TaqMan probe. Daerah mutasi yang dipilih dalam perancangan DNA probe yaitu daerah QRDR gen gyrA M. tuberculosis pada kodon 94 dengan jenis mutasi D94G. Kodon tersebut dipilih sebagai target perancangan DNA probe didasarkan pada penelitian sebelumnya yaitu memiliki frekuensi mutasi yang paling sering terjadi dan berkaitan dengan resistensi FQ.
Bahan yang digunakan untuk mendesain probe yaitu urutan nukleotida gen gyrA M. tuberculosis H37Rv dari database URL://www.ncbi.nlm.nih.gov dengan Accession No. NC_000962.3. Satu pasang primer gen gyrA terdiri dari primer forward (gen-gyrA-F) dengan urutan 5’-GCAGCTACATCGACTATGC-3’ dan
primer reverse (gen-gyrA-R) dengan urutan 5’-GGCTTCGGTGTACCTCATC-3’.
Primer gen gyrA tersebut merupakan desain terbaik secara in silico dan setelah dilakukan optimasi, suhu annealing yang paling optimal untuk gen gyrA adalah suhu 58°C. Primer tersebut telah terbukti mampu mengamplifikasi gen gyrA [16]. Penelitian desain DNA probe gen gyrA M. tuberculosis menggunakan data panjang dan Tm dari primer secara in silico sebagai acuan untuk menentukan kriteria perancangan DNA probe.
Peralatan
Peralatan yang digunakan dalam penelitian ini diantaranya yaitu komputer dengan spesifikasi Windows 10 32 bit,
koneksivitas jaringan internet, dan software Clone Manager Suite 9.2.

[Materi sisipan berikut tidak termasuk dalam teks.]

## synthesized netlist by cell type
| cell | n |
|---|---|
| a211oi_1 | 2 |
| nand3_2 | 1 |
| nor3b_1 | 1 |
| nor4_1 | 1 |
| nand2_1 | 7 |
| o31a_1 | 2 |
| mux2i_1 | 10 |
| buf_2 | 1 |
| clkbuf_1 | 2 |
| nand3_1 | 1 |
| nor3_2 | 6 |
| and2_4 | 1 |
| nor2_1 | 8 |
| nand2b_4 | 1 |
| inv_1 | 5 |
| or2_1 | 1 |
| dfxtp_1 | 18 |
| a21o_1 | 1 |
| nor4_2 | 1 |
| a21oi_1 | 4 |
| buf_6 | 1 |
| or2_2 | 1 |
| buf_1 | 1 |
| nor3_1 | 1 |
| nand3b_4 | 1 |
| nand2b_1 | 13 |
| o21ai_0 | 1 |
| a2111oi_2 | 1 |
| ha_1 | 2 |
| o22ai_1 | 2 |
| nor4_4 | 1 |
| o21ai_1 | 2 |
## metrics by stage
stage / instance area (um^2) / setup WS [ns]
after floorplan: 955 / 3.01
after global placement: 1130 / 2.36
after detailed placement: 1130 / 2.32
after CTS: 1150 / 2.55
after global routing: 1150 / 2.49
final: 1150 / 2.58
<file path="config.mk">
export PLATFORM = sky130hd
export DESIGN_NAME = enable_arbiter_flat
export DESIGN_NICKNAME = d
export VERILOG_FILES = /design/src/rtl/enable_arbiter_if.sv /design/src/rtl/enable_arbiter.sv /design/src/flat_wrapper.sv
export SDC_FILE = /design/constraint.sdc
export NUM_CORES = 1
export LEC_CHECK = 0
export ABC_AREA = 1
export BUFFER_PORTS_ARGS = -buffer_cell sky130_fd_sc_hd__buf_2
export CAP_MARGIN = 25
export CORE_MARGIN = 2
export CORE_UTILIZATION = 52
export CTS_CLUSTER_DIAMETER = 100
export DETAILED_ROUTE_END_ITERATION = 16
export PLACE_DENSITY = 0.83
export SLEW_MARGIN = 20
export SYNTH_ARGS = -nofsm -noshare
export SYNTH_HDL_FRONTEND = slang
export SYNTH_SLANG_ARGS = --single-unit
</file>
<file path="constraint.sdc">
create_clock -name clk -period 2.72 [get_ports clk]
set_input_delay 0.136 -clock clk [delete_from_list [all_inputs] [get_ports clk]]
set_output_delay 0.136 -clock clk [all_outputs]
set_load 0.02 [all_outputs]
</file>
<file path="src/rtl/enable_arbiter_if.sv">
// Bundles the two requester ports and the enableblock datapath connection
// of the enable_arbiter.
interface enable_arbiter_if #(
  parameter int WIDTH = 4
);
  logic             req0;
  logic [WIDTH-1:0] a0;
  logic [WIDTH-1:0] b0;
  logic             req1;
  logic [WIDTH-1:0] a1;
  logic [WIDTH-1:0] b1;
  logic             enable;
  logic [WIDTH-1:0] a_bus;
  logic [WIDTH-1:0] b_bus;
  logic [WIDTH-1:0] a_ret;
  logic [WIDTH-1:0] b_ret;
  logic             gnt0;
  logic             gnt1;
  logic             done0;
  logic             done1;
  logic [WIDTH-1:0] a_res;
  logic [WIDTH-1:0] b_res;

  // The requesters and enableblock side drive requests, operands and returned values.
  modport master (
    output req0, a0, b0, req1, a1, b1, a_ret, b_ret,
    input  enable, a_bus, b_bus, gnt0, gnt1, done0, done1, a_res, b_res
  );

  modport slave (
    input  req0, a0, b0, req1, a1, b1, a_ret, b_ret,
    output enable, a_bus, b_bus, gnt0, gnt1, done0, done1, a_res, b_res
  );
endinterface

</file>
<file path="src/rtl/enable_arbiter.sv">
// Two-requester round-robin controller for the enableblock datapath: latches
// the winner's operands, holds enable for HOLD_CYCLES, returns the result.
module enable_arbiter #(
  parameter int WIDTH       = 4,
  parameter int HOLD_CYCLES = 2
) (
  input  logic            clk,
  input  logic            rst,
  enable_arbiter_if.slave bus
);

  typedef enum logic [1:0] {
    IDLE = 2'd0,
    HOLD = 2'd1,
    DONE = 2'd2
  } state_t;

  localparam logic [3:0] HOLD_LOAD = 4'(HOLD_CYCLES - 1);

  state_t           state, state_next;
  logic             last, last_next;
  logic             owner, owner_next;
  logic [3:0]       cnt, cnt_next;
  logic             enable_q, enable_next;
  logic [WIDTH-1:0] a_bus_q, a_bus_next;
  logic [WIDTH-1:0] b_bus_q, b_bus_next;
  logic             gnt0_q, gnt0_next;
  logic             gnt1_q, gnt1_next;
  logic             done0_q, done0_next;
  logic             done1_q, done1_next;
  logic [WIDTH-1:0] a_res_q, a_res_next;
  logic [WIDTH-1:0] b_res_q, b_res_next;
  logic             pick1;

  // last resets to 1 so that requester 0 wins the first tie.
  always_ff @(posedge clk or posedge rst) begin
    if (rst) begin
      state    <= IDLE;
      last     <= 1'b1;
      owner    <= 1'b0;
      cnt      <= '0;
      enable_q <= 1'b0;
      a_bus_q  <= '0;
      b_bus_q  <= '0;
      gnt0_q   <= 1'b0;
      gnt1_q   <= 1'b0;
      done0_q  <= 1'b0;
      done1_q  <= 1'b0;
      a_res_q  <= '0;
      b_res_q  <= '0;
    end else begin
      state    <= state_next;
      last     <= last_next;
      owner    <= owner_next;
      cnt      <= cnt_next;
      enable_q <= enable_next;
      a_bus_q  <= a_bus_next;
      b_bus_q  <= b_bus_next;
      gnt0_q   <= gnt0_next;
      gnt1_q   <= gnt1_next;
      done0_q  <= done0_next;
      done1_q  <= done1_next;
      a_res_q  <= a_res_next;
      b_res_q  <= b_res_next;
    end
  end

  // Requester 1 wins alone, or on a tie when requester 0 was served last.
  assign pick1 = bus.req1 && (!bus.req0 || (last == 1'b0));

  always_comb begin
    state_next  = state;
    last_next   = last;
    owner_next  = owner;
    cnt_next    = cnt;
    enable_next = enable_q;
    a_bus_next  = a_bus_q;
    b_bus_next  = b_bus_q;
    gnt0_next   = gnt0_q;
    gnt1_next   = gnt1_q;
    done0_next  = 1'b0;
    done1_next  = 1'b0;
    a_res_next  = a_res_q;
    b_res_next  = b_res_q;

    case (state)
      IDLE: begin
        if (bus.req0 || bus.req1) begin
          owner_next  = pick1;
          a_bus_next  = pick1 ? bus.a1 : bus.a0;
          b_bus_next  = pick1 ? bus.b1 : bus.b0;
          gnt0_next   = !pick1;
          gnt1_next   = pick1;
          enable_next = 1'b1;
          cnt_next    = HOLD_LOAD;
          state_next  = HOLD;
        end
      end
      HOLD: begin
        if (cnt == 4'd0) begin
          a_res_next  = bus.a_ret;
          b_res_next  = bus.b_ret;
          enable_next = 1'b0;
          a_bus_next  = '0;
          b_bus_next  = '0;
          gnt0_next   = 1'b0;
          gnt1_next   = 1'b0;
          done0_next  = !owner;
          done1_next  = owner;
          last_next   = owner;
          state_next  = DONE;
        end else begin
          cnt_next = cnt - 4'd1;
        end
      end
      DONE: begin
        state_next = IDLE;
      end
      default: begin
        state_next = IDLE;
      end
    endcase
  end

  assign bus.enable = enable_q;
  assign bus.a_bus  = a_bus_q;
  assign bus.b_bus  = b_bus_q;
  assign bus.gnt0   = gnt0_q;
  assign bus.gnt1   = gnt1_q;
  assign bus.done0  = done0_q;
  assign bus.done1  = done1_q;
  assign bus.a_res  = a_res_q;
  assign bus.b_res  = b_res_q;

endmodule

</file>
<file path="src/flat_wrapper.sv">
// flat-port wrapper written by rule: the top's interface ports become plain ports
module enable_arbiter_flat 
#(
  parameter int WIDTH       = 4,
  parameter int HOLD_CYCLES = 2
)
  (clk, rst, bus_req0, bus_a0, bus_b0, bus_req1, bus_a1, bus_b1, bus_a_ret, bus_b_ret, bus_enable, bus_a_bus, bus_b_bus, bus_gnt0, bus_gnt1, bus_done0, bus_done1, bus_a_res, bus_b_res);
  enable_arbiter_if #(.WIDTH(WIDTH)) bus_i ();
  input  logic clk;
  input  logic rst;
  input wire logic [$bits(bus_i.req0)-1:0] bus_req0;
  input wire logic [$bits(bus_i.a0)-1:0] bus_a0;
  input wire logic [$bits(bus_i.b0)-1:0] bus_b0;
  input wire logic [$bits(bus_i.req1)-1:0] bus_req1;
  input wire logic [$bits(bus_i.a1)-1:0] bus_a1;
  input wire logic [$bits(bus_i.b1)-1:0] bus_b1;
  input wire logic [$bits(bus_i.a_ret)-1:0] bus_a_ret;
  input wire logic [$bits(bus_i.b_ret)-1:0] bus_b_ret;
  output wire logic [$bits(bus_i.enable)-1:0] bus_enable;
  output wire logic [$bits(bus_i.a_bus)-1:0] bus_a_bus;
  output wire logic [$bits(bus_i.b_bus)-1:0] bus_b_bus;
  output wire logic [$bits(bus_i.gnt0)-1:0] bus_gnt0;
  output wire logic [$bits(bus_i.gnt1)-1:0] bus_gnt1;
  output wire logic [$bits(bus_i.done0)-1:0] bus_done0;
  output wire logic [$bits(bus_i.done1)-1:0] bus_done1;
  output wire logic [$bits(bus_i.a_res)-1:0] bus_a_res;
  output wire logic [$bits(bus_i.b_res)-1:0] bus_b_res;
  assign bus_i.req0 = bus_req0;
  assign bus_i.a0 = bus_a0;
  assign bus_i.b0 = bus_b0;
  assign bus_i.req1 = bus_req1;
  assign bus_i.a1 = bus_a1;
  assign bus_i.b1 = bus_b1;
  assign bus_i.a_ret = bus_a_ret;
  assign bus_i.b_ret = bus_b_ret;
  assign bus_enable = bus_i.enable;
  assign bus_a_bus = bus_i.a_bus;
  assign bus_b_bus = bus_i.b_bus;
  assign bus_gnt0 = bus_i.gnt0;
  assign bus_gnt1 = bus_i.gnt1;
  assign bus_done0 = bus_i.done0;
  assign bus_done1 = bus_i.done1;
  assign bus_a_res = bus_i.a_res;
  assign bus_b_res = bus_i.b_res;
  enable_arbiter #(.WIDTH(WIDTH), .HOLD_CYCLES(HOLD_CYCLES)) u_core (.clk(clk), .rst(rst), .bus(bus_i));
endmodule
</file>
After elaboration in Yosys (flattened, before gate mapping)
Index checks and enable logic that the tools add are counted.
{ "word_totals": {"regBits": 29, "latch_bits": 0, "ram_bits": 0, "mem_bits_ro": 0, "inputBits": 28, "elab_cells": 57, "mem_count": 0} }
{ "classes": {"addsub": 1, "mul": 0, "div": 0, "n_lt_le_gt_ge": 0, "eq_ne": 4, "n_shift": 0, "muxes": 24, "bitwise_logic": 1, "n_reduce_logical": 14} }
{ "op_table": {"columns": ["cell", "n"], "rows": [
  ["4-bit 2-to-1 mux", 7],
  ["4-bit case mux with 2 select lines", 3],
  ["1-bit 2-to-1 mux", 8],
  ["1-bit case mux with 2 select lines", 3],
  ["2-bit AND reduction", 3],
  ["3-bit AND reduction", 2],
  ["4-bit zero test", 1],
  ["2-bit 2-to-1 mux", 2],
  ["2-bit by 1-bit inequality test with 1-bit output (second input constant)", 2],
  ["2-bit case mux with 2 select lines", 1],
  ["4-bit by 1-bit subtractor with 4-bit output (second input constant)", 1],
  ["1-bit zero test", 3],
  ["2-bit by 1-bit equality test with 1-bit output (second input constant)", 1],
  ["2-bit zero test", 1],
  ["1-bit logical OR", 2],
  ["2-bit inequality test (second input constant)", 1],
  ["2-bit nonzero test", 1],
  ["1-bit logical AND", 1],
  ["1-bit inverter", 1]
]} }

Depth between registers and ports, before layout
{ "logic_depth": {"word_depth": 6, "depth_mapped": 8, "mapped_depth_nobuf": 7} }

Worst setup path after synthesis
No wires, ideal clock.
{ "synth_timing": {"path_kind": "reg2reg", "start": "register u_core.cnt[0]", "end": "register u_core.enable_q (netlist: u_core.bus.enable)", "setup_time_ps": 129, "arrival_time_ps": 1072, "required_time_ps": 2591, "setup_slack_ps": 1519, "path_stages_with_launch": 9, "period_less_slack_ps": 1201, "path_cell_list": "dfrtp_1 inv_1 ha_1 nand2_2 nor2_4 inv_2 buf_6 nand2_1 nand2_1"} }
{ "synth_via": {"elab_chain_cells": 3} }
{ "synth_rtl": {"columns": ["item", "line", "rtl"], "rows": [
  ["from (decl)", "enable_arbiter.sv:23", "logic [3:0] cnt, cnt_next;"],
  ["from (signal assigned)", "enable_arbiter.sv:55", "cnt <= cnt_next;"],
  ["4-bit zero test", "enable_arbiter.sv:100", "if (cnt == 4'd0) begin"],
  ["2-bit by 1-bit inequality test with 1-bit output (no line)", null, null],
  ["3-bit AND reduction (no line)", null, null],
  ["to (signal assigned)", "enable_arbiter.sv:56", "enable_q <= enable_next;"],
  ["to (decl)", "enable_arbiter.sv:24", "logic enable_q, enable_next;"]
]} }
Every way passes these cells.
A chain may end at the register's enable or synchronous reset.

Worst setup path in the final report
{ "layout_timing": {"start": "register u_core.cnt[0]", "end": "register u_core.last"} }
{ "layout_via": {"elab_chain_cells": 2} }
{ "layout_rtl": {"columns": ["item", "line", "rtl"], "rows": [
  ["4-bit zero test", "enable_arbiter.sv:100", null],
  ["2-bit AND reduction (no line)", null, null],
  ["to (signal assigned)", "enable_arbiter.sv:53", "last <= last_next;"],
  ["to (decl)", "enable_arbiter.sv:21", "logic last, last_next;"]
]} }
Every way passes these cells.

==> results.md <==
- Max Slew Vio Count: 0
- Post-Syn Area: 0.00134 sq mm
- Gr usage total: 22.7%
- Pin count of the biggest net entering global routing: 21
- Hold slack: 0.00259 ns
- Final Hold Vio Count: 0
- EDFF count, synth: 0
- CTS root buf: clkbuf_4
- FF-to-FF path depth: 7
- Post-route ant nets: 0
- Area occupied by multi-input gates: 512 sq um
- Setup TNS: 0 ns
- Setup WS pre-CTS: 1.30 ns
- Port Buffers: 48
- Seq. cell area: 727 sq um
- Sw Share: 44.6%
- Status: finished clean
- Switching power of the nets: 954 uW
- Maximum fanout along the worst path: 11
- R2R Path Start: u_core.cnt[0]
- Crit path time final: 1.44 ns
- Clock sink count: 29
- Share of cells above drive strength 1: 34.4%
- DRT iter0 DRCs: 19
- DRC violations left: 0
- Total gr overflow: 0
- Die width: 54.7 um
- Vias per inst: 4.99
- Worst Setup Path Type: reg -> reg
- Setup ws final: 1.28 ns
- VDD IR-drop max: 0.843 mV
- Register bit total from synthesis: 29
- Slew of the pin with the lowest slew margin: 0.450 ns
- Final setup fails: 0
- CTS clock-pin slew for the worst setup and hold paths: 0.10 ns
- CTS tree: yes
- Vias: 1193
- Site row count: 18
- Hold Crit Depth: 3
- Antenna cell count: 0
- Worst skew pair latency: 0.33 ns
- GP Congestion: 0.715
- CTS resizes: 0
- Syn Area/Cell: 8.85 sq um
- Post-synth cell types: 19
- Post-CTS setup buffer count: 0
- Worst path arrival time: 1.71 ns
- Drt total wl: 2910 um
- Initial antenna violation count: 0
- Slew headroom: 70.0%
- Combinational Power Share: 47.8%
- Peak Freq: 694 MHz
- Reg2reg setup slack: 1.28 ns
- Pleak: 0.000988 uW
- # fillers: 176
- Cts bufs inserted: 5
- Internal power: 1180 uW
- Cells after Synth: 151
- Global-route wire length before repair: 4600 um
- WL/cell: 12.2 um
- # IOs: 49
- Period utilisation layout: 53.0%
- Pre-antenna DRT Iters: 5
- Most frequent cells in the layout: nand2_1, buf_2, dfrtp_1
- H-Tree Depth: 2
- Clk_skew: 0.00938 ns
- DP Wirelength: 2180 um
- Maxcap violations: 0
- Die Ht: 54.7 um
- RSZ-0062 raised after global routing: no
- Post-synth net total: 181
- Register area share after synthesis: 54.4%
- Worst Setup End Kind: flop
- Vias in the first global route: 1072
- Clock buffer depth: 2
- CP startpoint kind: flop
- PwrDens: 1230 mW/mm^2
- CTS Hold Buffers Added: 3
- Synth-to-Final Area Change: 30.0%
- Starting Density: 54.4%
- Die area: 0.00299 sq mm
- Power, Total: 2140 uW
- RR Endpoint: u_core.last
- Commonest non-fill, non-tap cell in the layout: nand2_1
- HP Class: in -> reg
- Core region area: 0.00245 sq mm
- Post-synth ARST share: 100%
- Final Net Count: 238
- Sequential power share: 34.5%
- Yosys warning count: 0
- Clock power frac: 17.7%
- CP startpoint: u_core.cnt[0]
- Crit path to: u_core.last
- Primary FF master, synth: dfrtp_1
- Required time of the critical path: 2.99 ns
==> area by class of cell <==
class	instances	share of cell area (%)
Sequential cell	29	41.9
Inverter	17	3.67
Timing Repair Buffer	53	17.7
Tap cell	30	2.16
Clock inverter	2	2.16
Multi-Input combinational cell	102	29.5
Clock buffer	6	2.95
==> stage by stage <==
| step | cell area, sq um | std cells | util [%] |
|---|---|---|---|
| finish | 1740 | 239 | 70.7 |
| global route | 1740 | 239 | 70.7 |
| CTS | 1730 | 238 | 70.3 |
| detailed placement | 1610 | 227 | 65.5 |
| global placement | 1580 | 226 | 64.4 |
| floorplan | 1340 | 151 | - |
==> synth_stat cells (2+ instances only) <==
library cell | instances | area (sq um)
buf_6 | 3 | 33.8
dfrtp_1 | 28 | 701
ha_1 | 2 | 25.0
inv_1 | 13 | 48.8
inv_2 | 4 | 15.0
nand2_1 | 58 | 218
nand2_2 | 2 | 12.5
nand2_4 | 4 | 45.0
nand3_1 | 5 | 25.0
nor2_1 | 9 | 33.8
o211ai_1 | 3 | 22.5
o21ai_0 | 8 | 40.0
o21ai_1 | 6 | 30.0
==> sequential cells by signal (all words and copies together), names as in the netlist <==
signal             flops
u_core.owner           1
u_core.bus.b_res       4
u_core.bus.enable      1
u_core.last            1
u_core.bus.a_bus       4
u_core.bus.a_res       4
u_core.bus.gnt0        1
u_core.bus.done0       1
u_core.bus.done1       1
u_core.bus.gnt1        1
u_core.bus.b_bus       4
u_core.cnt             4
u_core.state           2
==> layer usage <==
| metal | track usage, % | up-vias | wire length, um |
|---|---|---|---|
| met4 | 11.3 | 0 | 55 |
| met1 | 25.4 | 562 | 1130 |
| met2 | 38.3 | 40 | 1570 |
| li1 | - | 584 | - |
| met3 | 7.65 | 7 | 150 |
| met5 | 0 | - | 0 |
==> cells by family (layout without fill, tap and decap cells) <==
logic type / Yosys count / count (layout) / synth area share, %
and+or+nand+nor: 81 / 81 / 27.6
xor gates and xnor gates: 1 / 1 / 0.656
buffers and inverters: 20 / 78 / 7.30
adders and majority gates: 2 / 2 / 1.87
DFF: 29 / 29 / 54.4
AOI/OAI and AO/OA: 18 / 18 / 8.15
==> worst max-delay path, stage by stage, from the launching register on <==
cell	delay [ns]
dfrtp_1	0.37
inv_1	0.14
ha_1	0.19
nand2_2	0.10
nor2_4	0.24
inv_2	0.15
nor2_1	0.14
nor2_1	0.06
==> power by group through the flow <==
| stage | clock network [uW] | logic [uW] | registers [uW] |
|---|---|---|---|
| 4_1_cts | 378 | 1030 | 739 |
| 5_1_grt | 400 | 1140 | 763 |
| 6_report | 378 | 1020 | 736 |
| 3_5_place_dp | 0 | 1020 | 744 |
| 3_3_place_gp | 0 | 967 | 736 |
| 2_1_floorplan | 0 | 590 | 901 |
==> how the worst min path moves through the flow <==
| stage | endpoint | slack (ns) | startpoint |
|---|---|---|---|
| final | u_core.bus.b_res[2] | 0.003 | bus_b_ret[2] |
| after CTS | u_core.bus.b_res[2] | 0.0006 | bus_b_ret[2] |
| after global placement | u_core.bus.b_res[2] | 0.34 | bus_b_ret[2] |
| after detailed placement | u_core.bus.a_res[3] | 0.16 | rst |
| after floorplan | u_core.bus.a_bus[0] | 0.21 | rst |
| after global routing | u_core.bus.b_res[1] | 0.01 | bus_b_ret[1] |
Note: power is estimated with default switching activity, not from simulation.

Daerah mutasi yang menjadi target perancangan DNA probe yaitu daerah QRDR gen gyrA M. tuberculosis yang terdiri dari 2517 pb. DNA probe untuk gen gyrA M. tuberculosis akan dirancang di
dalam daerah amplifikasi pada nukleotida 77 – 396. Pada Gambar 1, dapat dilihat bahwa daerah amplifikasi berada di dalam garis berwarna hitam dan sepasang primer yang membatasi daerah amplifikasi yang ditandai dengan warna hijau dan mencakup posisi terjadinya mutasi pada gen gyrA M. tuberculosis. Pemilihan kodon pada daerah QRDR gen gyrA sebagai target perancangan DNA probe mutan didasarkan pada frekuensi mutasi yang paling sering terjadi dan berkaitan erat dengan resistensi FQ yaitu pada kodon 94. Posisi kodon 94 ditandai dengan warna merah pada Gambar 1. Perancangan urutan DNA probe mutan mengacu pada perubahan nukleotida dari mutasi D94G dimana terjadi perubahan basa di posisi nukleotida ke 281 dari GAC menjadi GGC pada kodon 94.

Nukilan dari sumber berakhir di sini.